On his blog, philosopher of ethics Udo Schuklenk commented (via) on a report issued by Ryerson University about about racism on campus. He objected to conflating of race and religion in the report:
It is deeply offensive to conflate in a report on racism racism with discrimination against people who make the choice to believe such stuff, and who then go out of their way to let the world know that they do (eg by putting black cloth over their heads, or wearing any number of religious knickknack around their necks etc).
He also quoted approvingly from an Op Ed piece in the Globe and Mail by Margaret Wenke which, among other things, said of the report:
Mr. Al-Solaylee is a brown-skinned Muslim who is openly gay. He thinks the entire exercise is a frivolous diversion. “There are things that I need from the university, but this isn't one of them,” he says. “I need computers that don't crash all the time. I want students who don't have to hold bake sales to raise money for their graduate projects. There should be money for these things, not equity officers.” …
The most bizarre revelation can be found in the report's fine print. Among the students, racism and discrimination scarcely register at all. Only 315 students (out of 28,000) bothered to respond to a task force questionnaire. Half the respondents were white, and half non-white. On the question of whether Ryerson treats students fairly regardless of race, the vast majority of both groups – more than 90 per cent – believed it did. Fewer than 30 of the non-white students said they had ever experienced discrimination. That's a 10th of 1 per cent of the student body.
Naturally, the task force has an explanation for this: People are too scared to speak out! That's the great thing about systemic racism. You don't need any evidence. Every negative proves a positive, and the absence of evidence just proves how bad things really are.
How do you say “pathetic wanker” in Canadian English? Apparently “Ryerson ethics officer”.

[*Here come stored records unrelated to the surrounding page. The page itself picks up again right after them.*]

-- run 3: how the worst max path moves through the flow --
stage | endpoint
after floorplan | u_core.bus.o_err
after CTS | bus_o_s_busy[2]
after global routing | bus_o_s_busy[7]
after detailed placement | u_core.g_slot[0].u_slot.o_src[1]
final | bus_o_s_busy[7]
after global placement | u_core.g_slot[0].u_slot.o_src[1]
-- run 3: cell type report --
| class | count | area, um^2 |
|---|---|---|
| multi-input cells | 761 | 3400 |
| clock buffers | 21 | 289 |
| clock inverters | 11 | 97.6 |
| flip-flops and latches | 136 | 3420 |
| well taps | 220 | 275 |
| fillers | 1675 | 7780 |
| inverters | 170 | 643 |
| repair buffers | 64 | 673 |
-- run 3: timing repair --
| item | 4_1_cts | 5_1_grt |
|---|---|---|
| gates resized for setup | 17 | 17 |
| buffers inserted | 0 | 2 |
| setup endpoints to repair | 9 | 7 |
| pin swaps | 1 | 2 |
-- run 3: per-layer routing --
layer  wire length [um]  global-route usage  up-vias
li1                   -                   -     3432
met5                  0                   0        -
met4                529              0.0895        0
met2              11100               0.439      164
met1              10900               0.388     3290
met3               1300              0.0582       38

All of which led to my comment on Udo Schuklenk’s post agreeing with him and noting that the Ryerson report tells us that:
Islamophobia is a form of anti-Muslim racism that involves expressions and acts of hostility towards those of the Muslim faith and people from what is referred to as the Muslim world.
A claim that is stupid and offensive.
(1) The term 'Islamophobia' is a rip-off of 'homophobia', which is truly offensive since Islam is the prime source of the most brutal oppression of gays and lesbians in the world today.
(2) The term 'homophobia' itself is silly, since the problem is hatred, not fear.
(3) As Udo Schuklenk and Margaret Wente so eloquently point out, religion is not race.

'Islamophobia' is just a term to de-legitimise criticism of Islam by pandering to the desire to display "conspicuous virtue".

Racism is noxious, but not all bigotry is racism. Nor is all contempt, dislike or disagreement bigotry. This desperate hunting for mislabeled needles in haystacks is a sad pathology of our time and matters would be greatly improved—particularly the intelligence and honesty of public discourse—if it stopped. Failing that, a certain amount of pointing and laughing seems to be in order.